Tuesday, January 13, 2009

Copyrights Elsewhere

If, as an American, you’ve assumed that the publishing rules are the same all over the world as they are here, you’ll want to read an article in The Sydney Morning Herald called “Revoke the Rules and Help Book Pirates.”

It starts off by talking about the book industry in India:
It is a free-marketer's nirvana. India for books is what Thailand is for CDs - a land of piracy. For what you would pay for one Rushdie book in Australia, in India you could get his entire oeuvre.
Then goes into what it’s like in Australia.
We have a separate copyright territory. If a book is written, designed, edited and published by Australians - as is about $900 million worth of books sold in Australia annually - an overseas publisher cannot sell an edition of it here. If it is produced overseas, Australian publishers must publish it here within 30 days of its foreign release, or it can be "parallel-imported" to Australia. If it is out of stock, the publisher has 90 days to replenish it. This "use it or lose it" principle is commonly called the 30/90 rule.
Definitely an interesting article for those, like me, who know little about how it works in other countries. Malcolm Knox, the author of the piece, ends with:
Lifting the restriction on parallel importation would not send us immediately into a copyright free-fire zone like India. But there are plenty cautionary tales about unregulated markets right now and, unlike finance and banking, our cultural industries do not sprout again in a few years. Once second-hand, a culture remains second-hand for a long time. Ask the Indians.
I think most American authors would agree with me when I say, copyrights are important. And in this age of the Internet, copyrights are being challenged even here in the states.

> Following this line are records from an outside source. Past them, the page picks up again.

### src/rtl/vtsp_regs.sv
// Configuration register file with its APB-style write and read port.
// Also registers the combined scale factor used by the datapath.
// Depends on vtsp_pkg.
module vtsp_regs
  import vtsp_pkg::*;
(
  input  logic        clk_i,
  input  logic        rst_ni,
  input  logic        psel,
  input  logic        penable,
  input  logic        pwrite,
  input  logic [4:0]  paddr,
  input  logic [31:0] pwdata,
  output logic [31:0] prdata,
  output logic        pready,
  output cfg_t        cfg_o
);

  logic        mode_q;
  logic [31:0] focal_q;
  logic [31:0] aspect_q;
  logic [31:0] ortho_q;
  logic [31:0] center_x_q;
  logic [31:0] center_y_q;
  logic [63:0] factor_q;
  logic [63:0] factor_d;
  logic        wr_en;
  reg_idx_e    idx;

  assign idx    = reg_idx_e'(paddr[4:2]);
  assign wr_en  = psel && penable && pwrite;
  assign pready = 1'b1;

  always_ff @(posedge clk_i or negedge rst_ni) begin
    if (!rst_ni) begin
      mode_q     <= MODE_PERSP;
      focal_q    <= FOCAL_RST;
      aspect_q   <= ASPECT_RST;
      ortho_q    <= ORTHO_RST;
      center_x_q <= CENTER_X_RST;
      center_y_q <= CENTER_Y_RST;
    end else if (wr_en) begin
      case (idx)
        REG_MODE:     mode_q     <= pwdata[0];
        REG_FOCAL:    focal_q    <= pwdata;
        REG_ASPECT:   aspect_q   <= pwdata;
        REG_ORTHO:    ortho_q    <= pwdata;
        REG_CENTER_X: center_x_q <= pwdata;
        REG_CENTER_Y: center_y_q <= pwdata;
        default: ;
      endcase
    end
  end

  always_comb begin
    case (idx)
      REG_MODE:     prdata = {31'b0, mode_q};
      REG_FOCAL:    prdata = focal_q;
      REG_ASPECT:   prdata = aspect_q;
      REG_ORTHO:    prdata = ortho_q;
      REG_CENTER_X: prdata = center_x_q;
      REG_CENTER_Y: prdata = center_y_q;
      default:      prdata = '0;
    endcase
  end

  assign factor_d = {32'b0, ((mode_q == MODE_PERSP) ? focal_q : ortho_q)} * {32'b0, aspect_q};

  always_ff @(posedge clk_i or negedge rst_ni) begin
    if (!rst_ni) begin
      factor_q <= FACTOR_RST;
    end else begin
      factor_q <= factor_d;
    end
  end

  assign cfg_o.mode     = mode_q;
  assign cfg_o.factor   = factor_q;
  assign cfg_o.center_x = center_x_q;
  assign cfg_o.center_y = center_y_q;

endmodule

### config.mk
export PLATFORM = sky130hd
export DESIGN_NAME = vtsp_regs
export DESIGN_NICKNAME = d
export VERILOG_FILES = /design/src/rtl/vtsp_pkg.sv /design/src/rtl/vtsp_regs.sv
export SDC_FILE = /design/constraint.sdc
export NUM_CORES = 2
export LEC_CHECK = 0
export ABC_AREA = 1
export BUFFER_PORTS_ARGS = -buffer_cell sky130_fd_sc_hd__buf_2
export CORE_MARGIN = 2
export CORE_UTILIZATION = 59
export CTS_CLUSTER_SIZE = 40
export DETAILED_ROUTE_END_ITERATION = 8
export PLACE_DENSITY_LB_ADDON = 0.08
export SLEW_MARGIN = 15
export SYNTH_ARGS = -nofsm -noshare
export SYNTH_HDL_FRONTEND = slang
export SYNTH_SLANG_ARGS = --single-unit
### constraint.sdc
create_clock -name clk_i -period 6.5 [get_ports clk_i]
set_input_delay 0.65 -clock clk_i [delete_from_list [all_inputs] [get_ports clk_i]]
set_output_delay 0.65 -clock clk_i [all_outputs]
set_load 0.01 [all_outputs]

  1. I have enough trouble figuring out our own laws. I should be so lucky that someone in another country would want to steal my work. Great publicity.

    Morgan Mandel

  2. Ah, Morgan, you made me laugh this morning.

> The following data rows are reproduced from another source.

**src/sv/c2s_pkg.sv**
```systemverilog
// shared constants, tables and sideband types for the cartesian to spherical converter
package c2s_pkg;

  localparam int unsigned COORD_WIDTH   = 24;
  localparam int unsigned CORDIC_STAGES = 24;
  localparam int unsigned GUARD_BITS    = 8;
  localparam int unsigned ATAN_ENTRIES  = 40;
  localparam int unsigned ANGLE_W       = 32;

  // micro-rotations per vectoring pass
  localparam int unsigned PASS_STAGES =
    (CORDIC_STAGES < ATAN_ENTRIES) ? CORDIC_STAGES : ATAN_ENTRIES;

  // datapath width: coordinate, guard bits, cordic growth and the sqrt(3) head room
  localparam int unsigned DATA_W =
    (COORD_WIDTH + GUARD_BITS + 4 > 33) ? (COORD_WIDTH + GUARD_BITS + 4) : 33;

  // bits of a magnitude above the low 32-bit word
  localparam int unsigned HI_W = DATA_W - 32;

  // cycles from an accepted transaction to its result strobe
  localparam int unsigned LATENCY = 2 * PASS_STAGES + 6;

  // asymptotic cordic inverse gain, q32
  localparam logic [31:0] INV_GAIN = 32'd2608131496;

  localparam logic [ANGLE_W-1:0] ANGLE_PI = 32'h8000_0000;
  localparam logic signed [ANGLE_W-1:0] LAT_MAX = 32'sh4000_0000;
  localparam logic signed [ANGLE_W-1:0] LAT_MIN = -32'sh4000_0000;

  // atan(2^-i) in binary angle units, 2^31 = pi
  localparam logic [31:0] ATAN_TABLE [ATAN_ENTRIES] = '{
    32'h20000000, 32'h12E4051E, 32'h09FB385B, 32'h051111D4,
    32'h028B0D43, 32'h0145D7E1, 32'h00A2F61E, 32'h00517C55,
    32'h0028BE53, 32'h00145F2F, 32'h000A2F98, 32'h000517CC,
    32'h00028BE6, 32'h000145F3, 32'h0000A2FA, 32'h0000517D,
    32'h000028BE, 32'h0000145F, 32'h00000A30, 32'h00000518,
    32'h0000028C, 32'h00000146, 32'h000000A3, 32'h00000051,
    32'h00000029, 32'h00000014, 32'h0000000A, 32'h00000005,
    32'h00000003, 32'h00000001, 32'h00000001, 32'h00000000,
    32'h00000000, 32'h00000000, 32'h00000000, 32'h00000000,
    32'h00000000, 32'h00000000, 32'h00000000, 32'h00000000
  };

  // what travels alongside a vector through the pipeline
  typedef struct packed {
    logic                      skip;
    logic [ANGLE_W-1:0]        lon;
    logic signed [ANGLE_W-1:0] lat;
    logic signed [DATA_W-1:0]  z;
  } side_t;

endpackage

```
**src/sv/c2s_gain.sv**
```systemverilog
// two-stage cordic gain compensation, multiply then round half up
module c2s_gain (
  input  logic                                clk_i,
  input  logic                                rst_ni,
  input  logic                                valid_i,
  input  logic signed [c2s_pkg::DATA_W-1:0]   v_i,
  input  c2s_pkg::side_t                      side_i,
  output logic                                valid_o,
  output logic [c2s_pkg::DATA_W-1:0]          mag_o,
  output c2s_pkg::side_t                      side_o
);

  localparam int unsigned DW = c2s_pkg::DATA_W;
  localparam int unsigned HW = c2s_pkg::HI_W;

  logic [DW-1:0]    u;
  logic [63:0]      p_lo_d;
  logic [HW+31:0]   p_hi_d;
  logic [63:0]      p_lo_q;
  logic [HW+31:0]   p_hi_q;
  logic             va_q;
  c2s_pkg::side_t   sa_q;
  logic [64:0]      rnd;
  logic [DW:0]      sum;
  logic [DW-1:0]    mag_d;
  logic             vb_q;
  logic [DW-1:0]    mag_q;
  c2s_pkg::side_t   sb_q;

  // negative magnitudes clamp to zero
  assign u      = v_i[DW-1] ? '0 : DW'(v_i);
  assign p_lo_d = 64'(u[31:0]) * 64'(c2s_pkg::INV_GAIN);
  assign p_hi_d = (HW+32)'(u[DW-1:32]) * (HW+32)'(c2s_pkg::INV_GAIN);

  assign rnd   = {1'b0, p_lo_q} + 65'h0_8000_0000;
  assign sum   = (DW+1)'(p_hi_q) + (DW+1)'(rnd[64:32]);
  assign mag_d = sum[DW-1:0];

  always_ff @(posedge clk_i or negedge rst_ni) begin
    if (!rst_ni) begin
      va_q <= 1'b0;
      vb_q <= 1'b0;
    end else begin
      va_q <= valid_i;
      vb_q <= va_q;
    end
  end

  always_ff @(posedge clk_i) begin
    p_lo_q <= p_lo_d;
    p_hi_q <= p_hi_d;
    sa_q   <= side_i;
    mag_q  <= mag_d;
    sb_q   <= sa_q;
  end

  assign valid_o = vb_q;
  assign mag_o   = mag_q;
  assign side_o  = sb_q;

endmodule

```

    Copyrights & trademarks are important to protect, though. (And I know you recognize that - you are very savvy.) The company I co-own is trademarked and we have a firm that keeps tabs on it. A writer's work, basically his or her company, has to be protected, as well.

  3. Wow, coming to this blog was good timing on my part.

    I just received requests from two bloggers in India for a copy of my new book to review. It was odd how they came at once, and now I'm wondering....pirates???

    Maybe not, maybe they are just bloggers, but now I'll certainly do more research.


  4. Jan, I hope they're legitimate! Let us know what you find out.

  5. Speaking of copyrights, I rejected a book contract today because it called for my contract to extend until the end of the book's copyright, which I believe is 75 years plus. Some publishers ask for the moon and probably think that writers are so eager to sign that they don't even read the contract.

  6. Good gracious Jean. We all should take that as a cautionary tale -- read your contract & if you don't understand something, talk to an expert or someone who does understand.

  7. Morgan,
    If you figure how to understand our laws, let us all know!

  8. Joan U. Hall1/15/2009 11:40 AM

    Hope they're legitimate reviewers. Like Helen, I too would like to know how you fare.

  9. Jean,
    You're right. Too often writers are too excited about a contract to realize what they're signing.
    That book took too long to give away all your rights.